Over lunch at George’s, a dimly lit dive that sits under an I-10 overpass in Baton Rouge, Cassidy rails against Louisiana’s state hospital system, which he believes augurs poorly for the fate of Obamacare. By way of illustration, he tells me about a coworker, a Ugandan doctor who, after navigating his truck through the potholes that litter the drive to the entrance of the old Earl K. Long Medical Center, which closed last year, exclaimed, “I thought I was in Kampala!”
“When the bureaucrat has the power, the patient’s service suffers,” Cassidy says. President Obama and the Democrats who crafted the Affordable Care Act “never had my formative experience.”
That experience includes nearly three decades working with poor and uninsured patients, who constitute an above-average share of Louisiana’s population. In the wake of Hurricane Katrina, he mobilized a group of volunteers to convert an abandoned Kmart into a field hospital where he and others treated storm victims.

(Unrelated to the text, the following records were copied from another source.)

Background: an optimization exercise with open tools, aiming at small area. Do not read the settings as production practice. In this exercise RTL edits were held to simulation tests only and were not proved equivalent to the original.

==> job 5835: inputs <==
// avst_pkt_gen
module avst_pkt_gen #(
  parameter int          DATA_WIDTH  = 512,
  parameter int          EMPTY_WIDTH = 6,
  parameter int          LEN_WIDTH   = 16,
  parameter logic [31:0] SEED        = 32'h2022_0001
) (
  input  logic                 clk,
  input  logic                 rst_n,
  input  logic                 start_i,
  input  logic [15:0]          cfg_num_pkts_i,
  input  logic [LEN_WIDTH-1:0] cfg_len_i,
  input  logic                 cfg_rand_len_i,
  input  logic [7:0]           cfg_gap_i,
  output logic [DATA_WIDTH-1:0]  src_data,
  output logic                   src_valid,
  input  logic                   src_ready,
  output logic                   src_sop,
  output logic                   src_eop,
  output logic [EMPTY_WIDTH-1:0] src_empty,
  output logic                 busy_o,
  output logic                 done_o,
  output logic [15:0]          pkt_count_o
);
==> module avst_pkt_gen, before the edit <==
module avst_pkt_gen #(
  parameter int          DATA_WIDTH  = 512,
  parameter int          EMPTY_WIDTH = 6,
  parameter int          LEN_WIDTH   = 16,
  parameter logic [31:0] SEED        = 32'h2022_0001
) (
  input  logic                 clk,
  input  logic                 rst_n,
  input  logic                 start_i,
  input  logic [15:0]          cfg_num_pkts_i,
  input  logic [LEN_WIDTH-1:0] cfg_len_i,
  input  logic                 cfg_rand_len_i,
  input  logic [7:0]           cfg_gap_i,
  output logic [DATA_WIDTH-1:0]  src_data,
  output logic                   src_valid,
  input  logic                   src_ready,
  output logic                   src_sop,
  output logic                   src_eop,
  output logic [EMPTY_WIDTH-1:0] src_empty,
  output logic                 busy_o,
  output logic                 done_o,
  output logic [15:0]          pkt_count_o
);
  localparam int BYTES = DATA_WIDTH / 8;
  localparam logic [31:0] LFSR_MASK = 32'h8020_0003;   
  logic        busy_q, valid_q, done_q;
  logic [31:0] lfsr_q;
  logic [15:0] num_pkts_q;
  logic [15:0] pkt_count_q;
  logic [15:0] len_q;        
  logic        rand_q;
  logic [7:0]  gap_q;
  logic [9:0]  cnt_q;        
  logic [5:0]  lastb_q;      
  logic [1:0]  base_q;       
  logic        sop_q;
  logic [7:0]  prem_q;       
  logic [15:0] len_d;
  logic [15:0] rem_d;        
  logic [5:0]  lastb_eff;    
  logic [15:0] lenm1_d;      
  logic [9:0]  cnt_nl_d;     
  logic [15:0] pkt_inc_d;
  logic        cnt_zero, accept, load, last_pkt_d;
  logic [7:0]  urem_r0, urem_x;
  avst_pkt_gen_urem u_urem (.r0(urem_r0), .x(urem_x), .d(len_d), .nosub(load && !rand_q),
                            .r(rem_d));
  always_comb begin
    cnt_zero   = (cnt_q == '0);
    accept     = valid_q && src_ready;
    load       = busy_q && !valid_q && !done_q && cnt_zero;
    len_d      = busy_q ? len_q : {cfg_len_i[15:1], cfg_len_i[0] | (cfg_len_i == '0)};
    lenm1_d    = len_q - 16'd1;
    urem_r0    = !load ? 8'h00        : rand_q ? prem_q      : lenm1_d[15:8];
    urem_x     = !load ? lfsr_q[15:8] : rand_q ? lfsr_q[7:0] : lenm1_d[7:0];
    if (!busy_q)                  cnt_nl_d = '0;
    else if (valid_q && !accept)  cnt_nl_d = cnt_q;
    else if (valid_q && cnt_zero) cnt_nl_d = 10'(gap_q);
    else                          cnt_nl_d = cnt_q - 10'd1;
    lastb_eff  = lastb_q | {6{!cnt_zero}};
    pkt_inc_d  = pkt_count_q + 16'd1;
    last_pkt_d = (pkt_inc_d == num_pkts_q);
  end
  always_ff @(posedge clk or negedge rst_n) begin
    if (!rst_n) begin
      busy_q      <= 1'b0;
      valid_q     <= 1'b0;
      done_q      <= 1'b0;
      pkt_count_q <= '0;
      lfsr_q      <= SEED;
    end else begin
      if (!busy_q) begin
        if (start_i) begin
          busy_q      <= 1'b1;
          done_q      <= (cfg_num_pkts_i == '0);
          pkt_count_q <= '0;
        end
      end else if (done_q) begin
        busy_q <= 1'b0;
        done_q <= 1'b0;
      end else if (valid_q) begin
        if (accept && cnt_zero) begin
          valid_q     <= 1'b0;
          pkt_count_q <= pkt_inc_d;
          done_q      <= last_pkt_d;
        end
      end else if (cnt_zero) begin
        valid_q <= 1'b1;
        lfsr_q  <= {1'b0, lfsr_q[31:1]} ^ (lfsr_q[0] ? LFSR_MASK : 32'h0);
      end
    end
  end
  always_ff @(posedge clk) begin
    prem_q  <= rem_d[7:0];
    len_q   <= len_d;
    cnt_q   <= load ? rem_d[15:6] : cnt_nl_d;
    if (!busy_q) begin
      num_pkts_q <= cfg_num_pkts_i;
      rand_q     <= cfg_rand_len_i;
      gap_q      <= cfg_gap_i;
    end
    if (load) begin
      lastb_q <= rem_d[5:0];
      base_q  <= pkt_count_q[7:6];
      sop_q   <= 1'b1;
    end else if (accept && !cnt_zero) begin
      base_q  <= base_q + 2'd1;
      sop_q   <= 1'b0;
    end
  end
  logic [7:0] base8;
  assign base8 = {base_q, pkt_count_q[5:0]};
  always_comb begin
    for (int i = 0; i < BYTES; i++) begin
      src_data[DATA_WIDTH-1-8*i -: 8] =
          (6'(i) <= lastb_eff) ? base8 + 8'(i) : 8'h00;
    end
  end
  assign src_valid   = valid_q;
  assign src_sop     = sop_q;
  assign src_eop     = cnt_zero;
  assign src_empty   = ~lastb_eff;
  assign busy_o      = busy_q;
  assign done_o      = done_q;
  assign pkt_count_o = pkt_count_q;
endmodule
==> module avst_pkt_gen_urem, before the edit <==
module avst_pkt_gen_urem (
  input  logic [7:0]  r0,
  input  logic [7:0]  x,
  input  logic [15:0] d,
  input  logic        nosub,
  output logic [15:0] r
);
  logic [16:0] rr, v, t, msk;
  logic        big;
  always_comb begin
    rr = 17'(r0);
    for (int j = 1; j <= 8; j++) begin
      msk = (17'd1 << (8 + j)) - 17'd1;
      v   = ((rr << 1) | 17'(x[8-j])) & msk;
      big = (|(17'(d) & ~msk)) | nosub;
      t   = v + (17'(~d) & msk) + 17'd1;
      rr  = ((t[8+j] && !big) ? t : v) & msk;
    end
    r = rr[15:0];
  end
endmodule
export LEC_CHECK = 0
export CAP_MARGIN = 20
export CORE_MARGIN = 2
export CORE_UTILIZATION = 40
export CTS_BUF_LIST = sky130_fd_sc_hd__clkbuf_8
export GPL_TIMING_DRIVEN = 1
export SETUP_SLACK_MARGIN = -1.0
export SLEW_MARGIN = 20
export SYNTH_HIERARCHICAL = 1
create_clock -name core_clock -period 28.0 [get_ports {clk}]
standard.sh (not shown) runs the stock make flow with config.mk's settings and CLKGATE_MAP_FILE= SYNTH_SCRIPT=/design/flow/synth_recipe.tcl, a recipe that flattens the netlist after the stock synthesis.
==> flow/flow/run.sh <==
#!/bin/bash
# Own layout flow: the standard ORFS flow (standard.sh) with these changes:
#  - synthesis keeps the remainder array as its own module (SYNTH_HIERARCHICAL 1
#    in config.mk) and ABC maps it with flow/abc_speed.script (area mapping under
#    a delay target), and the rest of the design with flow/abc_area_top.script
#    (AIG size reduction with &deepsyn, then area mapping); see flow/abc_split.tcl. Yosys keeps its own adder mapping
#    (no Kogge-Stone $lcu map, no full/half adder cell extraction). Everything
#    before ABC, and so every register, is the standard synthesis's.
#  - the port buffers that global placement puts on every input and output are
#    sky130_fd_sc_hd__buf_1.
#  - clock tree synthesis runs with ORFS's arguments (clkbuf_8 from config.mk)
#    but inserts no dummy loads to balance the tree.
# Each tool writes its full log under orfs/logs; make's output is in standard_flow.log.
set -euo pipefail
here=$(pwd)
rm -rf "$here/orfs_scripts"
cp -r "$FLOW_HOME/scripts" "$here/orfs_scripts"
cp "$here/flow/abc_speed.script" "$here/flow/abc_area_top.script" "$here/flow/abc_split.tcl" "$here/orfs_scripts/"
grep -q '^  log_cmd abc {\*}\$abc_args$' "$here/orfs_scripts/synth.tcl"
sed -i 's|^  log_cmd abc {\*}\$abc_args$|  source $::env(SCRIPTS_DIR)/abc_split.tcl|' "$here/orfs_scripts/synth.tcl"
export SCRIPTS_DIR="$here/orfs_scripts"
export BUFFER_PORTS_ARGS="-buffer_cell sky130_fd_sc_hd__buf_1"
export SYNTH_OPERATIONS_ARGS="-nofsm"
export ADDER_MAP_FILE=""
export CTS_ARGS="-sink_clustering_enable -repair_clock_nets -buf_list sky130_fd_sc_hd__clkbuf_8 -dont_use_dummy_load"
bash standard.sh finish > standard_flow.log 2>&1
==> flow/flow/abc_area_top.script <==
strash
dc2
strash
&get -n
&deepsyn -T 20
&put
dch -f
amap
topo
==> flow/flow/abc_speed.script <==
strash
 &get -n
 &fraig -x
 &put
 scorr
 dc2
 strash
 dch -f
 map -D 18000
 topo
 buffer -c
 upsize -D 18000
 dnsize -D 18000
==> flow/flow/abc_split.tcl <==
# Own flow: ABC maps the remainder array (module avst_pkt_gen_urem, kept apart by
# SYNTH_HIERARCHICAL 1) with a delay target (abc_speed.script), then the rest of
# the design for area (abc_area_top.script). Registers were mapped before this.
set abc_rest [lrange $abc_args 2 end]
log_cmd abc -script $::env(SCRIPTS_DIR)/abc_speed.script {*}$abc_rest avst_pkt_gen_urem
log_cmd abc -script $::env(SCRIPTS_DIR)/abc_area_top.script {*}$abc_rest
==> job 223: changes against job 5835 <==
==> flow/run.sh (new file) <==
#!/bin/bash
# synth_recipe.tcl (not shown) runs the flow's synth.tcl, then flattens the netlist and writes it again
# the make line also repeats each setting of config.mk as NAME=value (left out here)
make -C /OpenROAD-flow-scripts/flow DESIGN_CONFIG=/design/flow/config.mk WORK_HOME=/design/flow/orfs CLKGATE_MAP_FILE= SYNTH_SCRIPT=/design/flow/synth_recipe.tcl finish
--- a/flow/config.mk
+++ b/flow/config.mk
@@ -10,6 +10,4 @@
 export CORE_UTILIZATION = 40
 export CTS_BUF_LIST = sky130_fd_sc_hd__clkbuf_8
-export GPL_TIMING_DRIVEN = 1
-export SETUP_SLACK_MARGIN = -1.0
+export SETUP_SLACK_MARGIN = -0.5
 export SLEW_MARGIN = 20
-export SYNTH_HIERARCHICAL = 1
removed: flow/flow/run.sh
removed: flow/flow/abc_area_top.script
removed: flow/flow/abc_speed.script
removed: flow/flow/abc_split.tcl
removed: flow/standard.sh
==> job 1217: changes against job 5835 <==
--- a/flow/design.v
+++ b/flow/design.v
@@ -39,11 +39,22 @@
   logic [15:0] rem_d;        
   logic [5:0]  lastb_eff;    
-  logic [15:0] lenm1_d;      
-  logic [9:0]  cnt_nl_d;     
+  logic [15:0] m_d;          
   logic [15:0] pkt_inc_d;
   logic        cnt_zero, accept, load, last_pkt_d;
-  logic [7:0]  urem_r0, urem_x;
-  avst_pkt_gen_urem u_urem (.r0(urem_r0), .x(urem_x), .d(len_d), .nosub(load && !rand_q),
-                            .r(rem_d));
+  function automatic logic [15:0] urem_pass(input logic [7:0]  r0,
+                                            input logic [7:0]  x,
+                                            input logic [15:0] d);
+    logic [16:0] r, v, t, msk;
+    logic        big;
+    r = 17'(r0);
+    for (int j = 1; j <= 8; j++) begin
+      msk = (17'd1 << (8 + j)) - 17'd1;
+      v   = ((r << 1) | 17'(x[8-j])) & msk;
+      big = |(17'(d) & ~msk);
+      t   = v + (17'(~d) & msk) + 17'd1;
+      r   = ((t[8+j] && !big) ? t : v) & msk;
+    end
+    urem_pass = r[15:0];
+  endfunction
   always_comb begin
     cnt_zero   = (cnt_q == '0);
@@ -51,11 +62,7 @@
     load       = busy_q && !valid_q && !done_q && cnt_zero;
     len_d      = busy_q ? len_q : {cfg_len_i[15:1], cfg_len_i[0] | (cfg_len_i == '0)};
-    lenm1_d    = len_q - 16'd1;
-    urem_r0    = !load ? 8'h00        : rand_q ? prem_q      : lenm1_d[15:8];
-    urem_x     = !load ? lfsr_q[15:8] : rand_q ? lfsr_q[7:0] : lenm1_d[7:0];
-    if (!busy_q)                  cnt_nl_d = '0;
-    else if (valid_q && !accept)  cnt_nl_d = cnt_q;
-    else if (valid_q && cnt_zero) cnt_nl_d = 10'(gap_q);
-    else                          cnt_nl_d = cnt_q - 10'd1;
+    rem_d      = urem_pass(load ? prem_q : 8'h00,
+                           load ? lfsr_q[7:0] : lfsr_q[15:8], len_d);
+    m_d        = rand_q ? rem_d : len_q - 16'd1;
     lastb_eff  = lastb_q | {6{!cnt_zero}};
     pkt_inc_d  = pkt_count_q + 16'd1;
@@ -94,17 +101,28 @@
     prem_q  <= rem_d[7:0];
     len_q   <= len_d;
-    cnt_q   <= load ? rem_d[15:6] : cnt_nl_d;
     if (!busy_q) begin
       num_pkts_q <= cfg_num_pkts_i;
       rand_q     <= cfg_rand_len_i;
       gap_q      <= cfg_gap_i;
-    end
-    if (load) begin
-      lastb_q <= rem_d[5:0];
-      base_q  <= pkt_count_q[7:6];
-      sop_q   <= 1'b1;
-    end else if (accept && !cnt_zero) begin
-      base_q  <= base_q + 2'd1;
-      sop_q   <= 1'b0;
+      cnt_q      <= '0;
+    end else if (valid_q) begin
+      if (accept) begin
+        if (cnt_zero) begin
+          cnt_q <= 10'(gap_q);
+        end else begin
+          cnt_q  <= cnt_q - 10'd1;
+          base_q <= base_q + 2'd1;
+          sop_q  <= 1'b0;
+        end
+      end
+    end else if (!done_q) begin
+      if (cnt_zero) begin
+        cnt_q   <= m_d[15:6];
+        lastb_q <= m_d[5:0];
+        base_q  <= pkt_count_q[7:6];
+        sop_q   <= 1'b1;
+      end else begin
+        cnt_q <= cnt_q - 10'd1;
+      end
     end
   end
@@ -125,23 +143,2 @@
   assign pkt_count_o = pkt_count_q;
 endmodule
-module avst_pkt_gen_urem (
-  input  logic [7:0]  r0,
-  input  logic [7:0]  x,
-  input  logic [15:0] d,
-  input  logic        nosub,
-  output logic [15:0] r
-);
-  logic [16:0] rr, v, t, msk;
-  logic        big;
-  always_comb begin
-    rr = 17'(r0);
-    for (int j = 1; j <= 8; j++) begin
-      msk = (17'd1 << (8 + j)) - 17'd1;
-      v   = ((rr << 1) | 17'(x[8-j])) & msk;
-      big = (|(17'(d) & ~msk)) | nosub;
-      t   = v + (17'(~d) & msk) + 17'd1;
-      rr  = ((t[8+j] && !big) ? t : v) & msk;
-    end
-    r = rr[15:0];
-  end
-endmodule
==> flow/flow/run.sh (replaced) <==
#!/bin/bash
# Own layout flow: the standard ORFS flow (standard.sh) with these changes:
#  - ABC maps the logic with flow/abc.script (area-oriented mapping with a delay
#    target, then buffering/sizing) instead of ORFS's abc_speed.script; Yosys
#    keeps its own adder mapping (no Kogge-Stone $lcu map, no full/half adder
#    cell extraction). Everything before ABC, and so every register, is the
#    standard synthesis's.
#  - the port buffers that global placement puts on every input and output are
#    sky130_fd_sc_hd__buf_1.
# Each tool writes its full log under orfs/logs; make's output is in standard_flow.log.
set -euo pipefail
here=$(pwd)
rm -rf "$here/orfs_scripts"
cp -r "$FLOW_HOME/scripts" "$here/orfs_scripts"
cp "$here/flow/abc.script" "$here/orfs_scripts/abc_speed.script"
export SCRIPTS_DIR="$here/orfs_scripts"
export BUFFER_PORTS_ARGS="-buffer_cell sky130_fd_sc_hd__buf_1"
export SYNTH_OPERATIONS_ARGS="-nofsm"
export ADDER_MAP_FILE=""
bash standard.sh finish > standard_flow.log 2>&1
==> flow/flow/abc.script (new file) <==
strash
&get -n
&fraig -x
&put
scorr
dc2
strash
dch -f
map -D 20000
topo
buffer -c
upsize -D 20000
dnsize -D 20000
--- a/flow/config.mk
+++ b/flow/config.mk
@@ -10,6 +10,5 @@
 export CORE_UTILIZATION = 40
 export CTS_BUF_LIST = sky130_fd_sc_hd__clkbuf_8
-export GPL_TIMING_DRIVEN = 1
-export SETUP_SLACK_MARGIN = -1.0
+export GPL_TIMING_DRIVEN = 0
+export SETUP_SLACK_MARGIN = 0.6
 export SLEW_MARGIN = 20
-export SYNTH_HIERARCHICAL = 1
removed: flow/flow/abc_area_top.script
removed: flow/flow/abc_speed.script
removed: flow/flow/abc_split.tcl
==> job 8176: changes against job 5835 <==
--- a/flow/flow/run.sh
+++ b/flow/flow/run.sh
@@ -4,11 +4,9 @@
 #    in config.mk) and ABC maps it with flow/abc_speed.script (area mapping under
 #    a delay target), and the rest of the design with flow/abc_area_top.script
-#    (AIG size reduction with &deepsyn, then area mapping); see flow/abc_split.tcl. Yosys keeps its own adder mapping
+#    (area mapping); see flow/abc_split.tcl. Yosys keeps its own adder mapping
 #    (no Kogge-Stone $lcu map, no full/half adder cell extraction). Everything
 #    before ABC, and so every register, is the standard synthesis's.
 #  - the port buffers that global placement puts on every input and output are
 #    sky130_fd_sc_hd__buf_1.
-#  - clock tree synthesis runs with ORFS's arguments (clkbuf_8 from config.mk)
-#    but inserts no dummy loads to balance the tree.
 # Each tool writes its full log under orfs/logs; make's output is in standard_flow.log.
 set -euo pipefail
@@ -23,4 +21,3 @@
 export SYNTH_OPERATIONS_ARGS="-nofsm"
 export ADDER_MAP_FILE=""
-export CTS_ARGS="-sink_clustering_enable -repair_clock_nets -buf_list sky130_fd_sc_hd__clkbuf_8 -dont_use_dummy_load"
 bash standard.sh finish > standard_flow.log 2>&1
==> flow/flow/abc_area_top.script (replaced) <==
strash
 &get -n
 &fraig -x
 &put
 scorr
 dc2
 strash
 dch -f
 amap
 topo
 buffer -c
 upsize -D 17000
 dnsize -D 17000
--- a/flow/config.mk
+++ b/flow/config.mk
@@ -10,6 +10,5 @@
 export CORE_UTILIZATION = 40
 export CTS_BUF_LIST = sky130_fd_sc_hd__clkbuf_8
-export GPL_TIMING_DRIVEN = 1
-export SETUP_SLACK_MARGIN = -1.0
+export GPL_TIMING_DRIVEN = 0
 export SLEW_MARGIN = 20
 export SYNTH_HIERARCHICAL = 1
==> results.txt <==
Status: job 1217 timing/DRC/antenna clean; job 223 timing/DRC/antenna clean; job 5835 timing/DRC/antenna clean; job 8176 timing/DRC/antenna clean
Highest metal used: job 1217 met5; job 223 met4; job 5835 met5; job 8176 met5
Buffer share of cell area: job 1217 0.170; job 223 0.263; job 5835 0.168; job 8176 0.170
Global-route wire length before repair: job 1217 130,000 um; job 223 140,000 um; job 5835 115,000 um; job 8176 121,000 um
Drt pass-1 iters: job 1217 8; job 223 7; job 5835 6; job 8176 8
Gates resized, CTS repair: job 1217 28; job 223 0; job 5835 0; job 8176 18
Startpoint of the worst hold path: job 1217 lfsr_q[29]; job 223 lfsr_q[29]; job 5835 lfsr_q[12]; job 8176 lfsr_q[8]
Area of combinational cells with multiple inputs: job 1217 0.0105 sq mm; job 223 0.0134 sq mm; job 5835 0.00898 sq mm; job 8176 0.00940 sq mm
Area growth syn-to-layout: job 1217 30.8%; job 223 40.4%; job 5835 26.8%; job 8176 28.9%
Highest attainable clock frequency: job 1217 38.1 MHz; job 223 39.4 MHz; job 5835 38.0 MHz; job 8176 37.9 MHz
Antenna violations before repair: job 1217 7; job 223 6; job 5835 5; job 8176 4
Worst-margin pin slew: job 1217 1.29 ns; job 223 1.24 ns; job 5835 1.22 ns; job 8176 1.38 ns

[separate check: timing with driven ports]
Ports are ideal in the flow. The routed layouts listed here were re-timed in OpenROAD.
Step 1, drivers: a clkbuf_16 drives clk and a buf_2 each remaining input, both assumed.
Step 2 also shifts input and output timing later by t, the mid clock arrival at the registers, as if the neighbouring blocks saw the same clock.
Three values: no drivers, after step 1, after step 2; two values: the first two.
run	t (ns)	slack for setup (ns)	latest minus earliest clock arrival (ns)	pins driven straight from the clock port
job 5835	0.504	1.650 / 1.677 / 1.172	0.024 / 0.025	1
job 223	0.495	2.600 / 2.619 / 2.124	0.021 / 0.021	1
job 1217	0.503	1.737 / 1.761 / 1.258	0.026 / 0.026	1
job 8176	0.489	1.640 / 1.657 / 1.168	0.026 / 0.026	1
After both steps setup and hold are still met in every run listed. For job 1217, which loses most, drivers alone change the setup slack by +0.024 ns; drivers and shift together by -0.479 ns.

Cassidy specializes in liver disease and, when he is back home in Baton Rouge, oversees a hepatitis clinic, treating patients and working with medical students and residents. “My real love is liver disease,” he says at one point during rounds at his clinic, a statement that may never have been uttered by a congressman.
He is tall and square-jawed, with a serious mien, but he is quick-witted and almost joyous with patients and with his students. “You’re looking good man, you’re making some good changes in your life,” he tells a 41-year-old African-American man who has come to the clinic suffering from both Hepatitis C and HIV. Inspecting his arms, Cassidy asks, “Did you used to donate blood or shoot drugs?” Then, surveying extensive burn marks across the man’s chest, he inquires about them and learns the patient was scorched in a fire as a three-year-old. Cassidy puts his large hand on the patient’s shoulder and exhales. “Oh, man, I just feel sorry for you when you were three years old, buddy.” Before heading out of the exam room, he stiffens a bit and tells him, “Again, I’m Dr. Cassidy, and I’m also your congressman. If I can serve you as your congressman, let me know.”
Cassidy is not a career politician, and he takes flak from the right for not being conservative enough. In 1988, he supported Michael Dukakis over George H. W. Bush, and in 2002 he donated $500 to Landrieu, something she will surely throw at him in forthcoming debates. (The same year, Cassidy’s wife donated $1,000 to Landrieu’s runoff opponent, Suzie Terrell.) The Senate Conservatives Fund has endorsed Cassidy’s tea-party opponent, Air Force veteran Rob Maness, who has yet to gain ground in public polls.
The congressman tells me he’s gotten increasingly conservative over the years. “The facts of life are conservative,” he says.
Anticipating some of these attacks, Cassidy has gone out of his way to buck the party establishment. He lost his role on the GOP whip team earlier this month after opposing House leadership’s stance, and wasn’t shy about broadcasting it. He also resisted House speaker John Boehner’s attempt to put the issue of immigration on the table this year (Landrieu voted for the Senate’s comprehensive immigration bill last year).
At this early stage in the campaign, Cassidy seems to be getting traction. The most recent poll by the Democratic firm Public Policy Polling has him essentially tied with Landrieu. He is among the top five fundraisers on the Republican side in this election cycle — indeed, he’s raised nearly as much money so far as Landrieu herself (Landrieu has more cash on hand, though, $5.8 million to Cassidy’s $4.2).
Louisiana’s jungle primary, which goes to a runoff if no candidate gets 50 percent of the vote, takes place this November 4, general-election day in the rest of the country. If Landrieu and Cassidy finish as the top two, the runoff would be December 6 — and Cassidy could literally be the candidate who takes back the Senate for the GOP.
— Eliana Johnson is media editor of National Review Online.